(Collected data)

--------------------------------

[src/rtl/ram_pkg.sv]
// ram_pkg: shared sizing defaults and FSM state type for the RAM arbiter.
//   DEPTH   : default number of RAM words
//   WIDTH   : default RAM word width
//   state_t : arbiter FSM states (INIT clear sweep, RUN arbitration)
package ram_pkg;

   localparam int unsigned DEPTH = 16;
   localparam int unsigned WIDTH = 8;

   typedef enum logic {
      INIT = 1'b0,
      RUN  = 1'b1
   } state_t;

endpackage

[src/rtl/rr_arb2.sv]
// rr_arb2: two-requester round-robin grant.
//   i_valid [1:0] : request valids
//   i_last        : requester granted most recently (0 or 1)
//   o_grant [1:0] : one-hot grant, all-zero when nothing is requested
module rr_arb2 (
   input  logic [1:0] i_valid,
   input  logic       i_last,
   output logic [1:0] o_grant
);

   always_comb begin
      o_grant = '0;
      if (i_valid[0] && i_valid[1]) begin
         // contention goes to whoever did not win last time
         o_grant = i_last ? 2'b01 : 2'b10;
      end else if (i_valid[0]) begin
         o_grant = 2'b01;
      end else if (i_valid[1]) begin
         o_grant = 2'b10;
      end
   end

endmodule

[src/rtl/ram_arbiter.sv]
// ram_arbiter: arbitrates two command requesters onto one single-port RAM.
// After reset the RAM is cleared to zero by a write sweep, then commands are
// accepted one per cycle with round-robin priority. Reads are fully
// pipelined and return data to the issuing requester three cycles after
// acceptance.
//   clk, rst_n                : clock, asynchronous active-low reset
//   reqN_valid/we/addr/wdata  : requester N command (N = 0, 1)
//   reqN_ready                : command accepted when valid && ready
//   rspN_valid/rdata          : one-cycle read response to requester N
//   ram_en/we/addr/wdata      : registered RAM command
//   ram_rdata                 : RAM read data, one cycle after a read strobe
//   init_done                 : clear sweep finished
module ram_arbiter
   import ram_pkg::*;
#(
   parameter int unsigned DEPTH  = ram_pkg::DEPTH,
   parameter int unsigned DATA_W = ram_pkg::WIDTH,
   parameter int unsigned ADDR_W = $clog2(DEPTH)
) (
   input  logic              clk,
   input  logic              rst_n,
   input  logic              req0_valid,
   input  logic              req0_we,
   input  logic [ADDR_W-1:0] req0_addr,
   input  logic [DATA_W-1:0] req0_wdata,
   output logic              req0_ready,
   input  logic              req1_valid,
   input  logic              req1_we,
   input  logic [ADDR_W-1:0] req1_addr,
   input  logic [DATA_W-1:0] req1_wdata,
   output logic              req1_ready,
   output logic              rsp0_valid,
   output logic [DATA_W-1:0] rsp0_rdata,
   output logic              rsp1_valid,
   output logic [DATA_W-1:0] rsp1_rdata,
   output logic              ram_en,
   output logic              ram_we,
   output logic [ADDR_W-1:0] ram_addr,
   output logic [DATA_W-1:0] ram_wdata,
   input  logic [DATA_W-1:0] ram_rdata,
   output logic              init_done
);

   state_t            r_state;
   state_t            w_next_state;
   logic [ADDR_W:0]   r_init_cnt;
   logic              w_run;
   logic              w_issue_init;

   logic [1:0]        w_grant;
   logic              r_last;
   logic              w_acc;
   logic              w_we;
   logic [ADDR_W-1:0] w_addr;
   logic [DATA_W-1:0] w_wdata;
   logic              w_oob;

   logic              r_ram_en;
   logic              r_ram_we;
   logic [ADDR_W-1:0] r_ram_addr;
   logic [DATA_W-1:0] r_ram_wdata;

   logic              r_t1_vld, r_t1_id, r_t1_oob;
   logic              r_t2_vld, r_t2_id, r_t2_oob;

   logic              r_rsp0_valid, r_rsp1_valid;
   logic [DATA_W-1:0] r_rsp0_rdata, r_rsp1_rdata;

   // ---------------- FSM: state register ----------------
   always_ff @(posedge clk or negedge rst_n) begin
      if (!rst_n) begin
         r_state <= INIT;
      end else begin
         r_state <= w_next_state;
      end
   end

   // ---------------- FSM: next state ----------------
   // The counter idles at DEPTH for one cycle while the final sweep write
   // is on the RAM bus, so RUN begins the cycle after that write.
   always_comb begin
      w_next_state = r_state;
      case (r_state)
         INIT:    if (32'(r_init_cnt) == DEPTH) w_next_state = RUN;
         RUN:     w_next_state = RUN;
         default: w_next_state = INIT;
      endcase
   end

   // ---------------- FSM: outputs ----------------
   always_comb begin
      w_run        = 1'b0;
      w_issue_init = 1'b0;
      case (r_state)
         INIT:    w_issue_init = (32'(r_init_cnt) < DEPTH);
         RUN:     w_run        = 1'b1;
         default: ;
      endcase
   end

   assign init_done = w_run;

   always_ff @(posedge clk or negedge rst_n) begin
      if (!rst_n) begin
         r_init_cnt <= '0;
      end else if (w_issue_init) begin
         r_init_cnt <= r_init_cnt + 1'b1;
      end
   end

   // ---------------- arbitration ----------------
   rr_arb2 u_rr_arb2 (
      .i_valid (({req1_valid, req0_valid})),
      .i_last  (r_last),
      .o_grant (w_grant)
   );

   assign req0_ready = w_run & w_grant[0];
   assign req1_ready = w_run & w_grant[1];
   assign w_acc      = req0_ready | req1_ready;

   assign w_we    = req1_ready ? req1_we    : req0_we;
   assign w_addr  = req1_ready ? req1_addr  : req0_addr;
   assign w_wdata = req1_ready ? req1_wdata : req0_wdata;
   assign w_oob   = (32'(w_addr) >= DEPTH);

   // pointer resets to "last = 1" so req0 wins the first contention
   always_ff @(posedge clk or negedge rst_n) begin
      if (!rst_n) begin
         r_last <= 1'b1;
      end else if (w_acc) begin
         r_last <= req1_ready;
      end
   end

   // ---------------- RAM command register ----------------
   always_ff @(posedge clk or negedge rst_n) begin
      if (!rst_n) begin
         r_ram_en    <= 1'b0;
         r_ram_we    <= 1'b0;
         r_ram_addr  <= '0;
         r_ram_wdata <= '0;
      end else if (w_issue_init) begin
         r_ram_en    <= 1'b1;
         r_ram_we    <= 1'b1;
         r_ram_addr  <= r_init_cnt[ADDR_W-1:0];
         r_ram_wdata <= '0;
      end else if (w_acc && !w_oob) begin
         r_ram_en    <= 1'b1;
         r_ram_we    <= w_we;
         r_ram_addr  <= w_addr;
         r_ram_wdata <= w_wdata;
      end else begin
         // out-of-range commands are accepted but never reach the RAM
         r_ram_en    <= 1'b0;
         r_ram_we    <= 1'b0;
      end
   end

   assign ram_en    = r_ram_en;
   assign ram_we    = r_ram_we;
   assign ram_addr  = r_ram_addr;
   assign ram_wdata = r_ram_wdata;

   // ---------------- read tag pipeline ----------------
   // Stage 1 lines up with the RAM command, stage 2 with ram_rdata.
   always_ff @(posedge clk or negedge rst_n) begin
      if (!rst_n) begin
         r_t1_vld <= 1'b0;
         r_t1_id  <= 1'b0;
         r_t1_oob <= 1'b0;
         r_t2_vld <= 1'b0;
         r_t2_id  <= 1'b0;
         r_t2_oob <= 1'b0;
      end else begin
         r_t1_vld <= w_acc & ~w_we;
         r_t1_id  <= req1_ready;
         r_t1_oob <= w_oob;
         r_t2_vld <= r_t1_vld;
         r_t2_id  <= r_t1_id;
         r_t2_oob <= r_t1_oob;
      end
   end

   // ---------------- responses ----------------
   always_ff @(posedge clk or negedge rst_n) begin
      if (!rst_n) begin
         r_rsp0_valid <= 1'b0;
         r_rsp1_valid <= 1'b0;
         r_rsp0_rdata <= '0;
         r_rsp1_rdata <= '0;
      end else begin
         r_rsp0_valid <= r_t2_vld & ~r_t2_id;
         r_rsp1_valid <= r_t2_vld &  r_t2_id;
         if (r_t2_vld && !r_t2_id) begin
            r_rsp0_rdata <= r_t2_oob ? '0 : ram_rdata;
         end
         if (r_t2_vld && r_t2_id) begin
            r_rsp1_rdata <= r_t2_oob ? '0 : ram_rdata;
         end
      end
   end

   assign rsp0_valid = r_rsp0_valid;
   assign rsp1_valid = r_rsp1_valid;
   assign rsp0_rdata = r_rsp0_rdata;
   assign rsp1_rdata = r_rsp1_rdata;

endmodule

[config.mk]
export PLATFORM = sky130hd
export DESIGN_NAME = ram_arbiter
export DESIGN_NICKNAME = d
export VERILOG_FILES = /design/src/rtl/ram_pkg.sv /design/src/rtl/rr_arb2.sv /design/src/rtl/ram_arbiter.sv
export SDC_FILE = /design/constraint.sdc
export NUM_CORES = 1
export LEC_CHECK = 0
export ABC_AREA = 1
export CORE_MARGIN = 2
export CORE_UTILIZATION = 62
export DETAILED_ROUTE_END_ITERATION = 10
export DONT_BUFFER_PORTS = 1
export GPL_TIMING_DRIVEN = 0
export PLACE_DENSITY_LB_ADDON = 0.3
export RECOVER_POWER = 50
export SYNTH_ARGS = -nofsm -noshare
export SYNTH_HDL_FRONTEND = slang
export SYNTH_SLANG_ARGS = --single-unit
[constraint.sdc]
create_clock -name clk -period 1.45 [get_ports clk]
set_input_delay 0.29 -clock clk [delete_from_list [all_inputs] [get_ports clk]]
set_output_delay 0.29 -clock clk [all_outputs]
set_load 0.02 [all_outputs]
==> results.cfg <==
[timing]
slew-limit-headroom_pct = 37.8
period_needed_ps = 1540
setup_tns_ps = -151
rsz0062_at_grt = yes
drv_slew = 0
fin_skew_ps = 8.35
worst_slack_ps = -93.5
max_freq_ghz = 0.648
fin_crit_sh_pct = 106
tightestPinTransition_ps = 933
finalHoldViolations = 0
setup_viol = 2

[critical_path]
cp-start-kind = flop
crit_path_max_incr_delay_ps = 590
cp_data_required_time_ps = 1160
r2r_start = r_last
crit_fanout = 4
timing.reg2reg.setup_slack_ps = 20
worstPathCellList = nand2_4 > nand2_8 > clkinvlp_4
critPathTopFamily = flip-flops
crit_slowest_cell = dfstp_2
path_class = reg -> out
worstPathArrival_ps = 1250
end_kind = primary output
critPathBufInv = 1
r2r_end = ram_we
reg2reg_depth = 7

[floorplan]
start_util_pct = 65.0
ioPinCount = 73
rows = 20
fp.dieW_um = 60.4
dieArea_um2 = 3640
design.core.area_um2 = 3030
die_y_um = 60.4

[hold_path]
min_path_cells = 2
hold_path_class = in -> reg
hold_end = rsp0_rdata[0]
hp-start = ram_rdata[0]

[yosys]
synth-compound-area-share_pct = 5.97
yosysTopAreaCell = dfrtp_1
ys_types = 21
syn_area_um2 = 1970
async_reset_ff_share_pct = 100
yosys.area_share.simple_pct = 26.2
synth-main-ff-cell = dfrtp_1
ys_ff_latch = 43
synth-adder-area-share_pct = 1.27
synthesis.nets = 262
yosysWarnings = 0
yosysMostFrequentCell = nand2_1
ys_top_cells_by_area = dfrtp_1, nand2_1, inv_1
synth_xor_area_share_pct = 0.889
synth_top_family_by_area = simple AND/OR/NAND/NOR gates
syn_inst = 222
synth_area_per_cell_um2 = 8.87
synthMuxAreaShare_pct = 0
synth.top_cells.by_count = nand2_1, dfrtp_1, inv_1
synth_edf_count = 0
synth_top_area_share_pct = 53.4
ys_seq_area_share_pct = 54.7

[detailed_routing]
ant_nets = 0
first_pass_iters = 4
drc = 0
wl_met2_um = 1910
vias_per_cell = 5.17
met1_length_um = 1660
highest_layer = met4
drt_wl_total_um = 3910
first_iter_violations = 89
vias = 1458
routed-wl-met3_um = 283
avgRoutedWirePerCell_um = 13.8

[cells_and_area]
area_growth_pct = 12.5
nets = 277
fin_util_pct = 73.1
fill_cells = 221
layoutNonFillerInstCount = 282
diodes = 0
drive_above_1_share_pct = 14.3
fin_area_um2 = 2210

[placement]
place_hpwl_um = 2620
dpl-instance-area_um2 = 2020
gp_congestion = 0.783
port_buffers = 0
placedCellCount = 266

[power_and_ir_drop]
ir_worst_vdd_v = 0.000662
power_density_nw_per_um2 = 1310
p_leak_nw = 1.16
p_total_mw = 2.90

[clock_tree]
cts_made_buffers = 5
insertion_delay_ps = 340
root_buffer = clkbuf_4
htreeDepth = 2
cts_buffer_depth = 2
tritoncts = yes
path_clk_slew_ps = 130
cts_sinks = 43

[status]
status = finished with violations
violations = setup timing

[global_routing]
grt_pass1_vias = 1291
grt_remaining_overflow = 0
grt_max_degree = 44
antenna_found_initial = 0
grt_pass1_wl_um = 5910
grt.total_usage_pct = 22.2

[job]
max-cap-violations = 0
==> final cells by class <==
type                       count  area, um^2  area share, %
clock inverter                 2        60.1           2.71
multi-input combinational    133         711           32.1
clock buffer                   6        41.3           1.86
sequential                    43        1080           48.7
inverter                      39         155           7.01
tap                           44        55.1           2.49
buffer                         6        46.3           2.09
timing repair buffer           9        67.6           3.05
==> cells by family after synthesis <==
logic type	after synthesis
fa+ha+maj	2
xor+xnor	2
flops	43
buf+inv	46
simple gates	106
compound gates	23
==> state kept, by name, summed over array words and instances (netlist names) <==
signal,flops
ram_wdata,8
rsp0_rdata,8
rsp1_rdata,8
r_init_cnt,5
ram_addr,4
r_last,1
r_state,1
r_t1_id,1
r_t1_vld,1
r_t2_id,1
r_t2_vld,1
ram_en,1
ram_we,1
rsp0_valid,1
rsp1_valid,1
==> power breakdown <==
group	internal [mW]	switching [mW]	leakage [nW]	total, mW
clock network	0.538	0.370	0.0525	0.908
logic	0.135	0.200	0.590	0.335
registers	1.36	0.300	0.519	1.66
total	2.04	0.869	1.16	2.90
==> how the worst max path moves through the flow <==
| stage | startpoint | end | slack (ps) | cells past startpoint |
|---|---|---|---|---|
| final | r_last | req1_ready | -90 | 3 |
| after global routing | r_last | req1_ready | -130 | 3 |
| after CTS | r_state | req0_ready | -90 | 2 |
| after detailed placement | r_state | req1_ready | -80 | 5 |
| after global placement | r_state | req1_ready | -70 | 5 |
| after floorplan | r_state | req1_ready | 60 | 5 |
==> routing by layer <==
| layer | vias to the layer above | global-route usage [%] |
|---|---|---|
| li1 | 715 | - |
| met1 | 681 | 28.8 |
| met2 | 56 | 34.6 |
| met3 | 6 | 6.18 |
| met4 | 0 | 10.8 |
| met5 | - | 0 |
==> through the flow <==
| stage | setup slack, ps | hold slack [ps] |
|---|---|---|
| 2_1_floorplan | 59.6 | -5.59 |
| 4_1_cts | -94.7 | 78.5 |
| 3_5_place_dp | -83.4 | -4.84 |
| 5_1_grt | -135 | 79.0 |
| 3_3_place_gp | -71.3 | -4.63 |
| 6_report | -93.5 | 92.9 |
==> cells in the final DEF (no fill, tap or decap), drive strengths merged, types with 5 or more instances in the layout <==
cell and instances:
nand2 71, inv 38, buf 12, nand4 5
clkbuf 8, nand3 15, nand3b 13, dfrtp 42
o21ai 21
==> worst register-to-register path, cell delays in order (launching register included) <==
cell,delay [ps]
dfstp_2,590
nand2_4,90
nand2_8,80
buf_4,100
buf_4,180
nand2_2,90
nand3_1,110
nand2_1,80
==> what timing repair did <==
item / in CTS / in global routing
buffers inserted: 3 / 4
endpoints found under the setup margin: 2 / 2
hold buffers: 2 / 0
endpoints found under the hold margin: 43 / 0
pin swaps: 2 / 3
gates cloned: 0 / 0
resized for setup: 7 / 3
Note: power is estimated with default switching activity, not from simulation.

--------------------------------

Print the records above verbatim from their first line to the line containing "o_grant = 2'b01;", both included, and stop there.

[src/rtl/ram_pkg.sv]
// ram_pkg: shared sizing defaults and FSM state type for the RAM arbiter.
//   DEPTH   : default number of RAM words
//   WIDTH   : default RAM word width
//   state_t : arbiter FSM states (INIT clear sweep, RUN arbitration)
package ram_pkg;

   localparam int unsigned DEPTH = 16;
   localparam int unsigned WIDTH = 8;

   typedef enum logic {
      INIT = 1'b0,
      RUN  = 1'b1
   } state_t;

endpackage

[src/rtl/rr_arb2.sv]
// rr_arb2: two-requester round-robin grant.
//   i_valid [1:0] : request valids
//   i_last        : requester granted most recently (0 or 1)
//   o_grant [1:0] : one-hot grant, all-zero when nothing is requested
module rr_arb2 (
   input  logic [1:0] i_valid,
   input  logic       i_last,
   output logic [1:0] o_grant
);

   always_comb begin
      o_grant = '0;
      if (i_valid[0] && i_valid[1]) begin
         // contention goes to whoever did not win last time
         o_grant = i_last ? 2'b01 : 2'b10;
      end else if (i_valid[0]) begin
         o_grant = 2'b01;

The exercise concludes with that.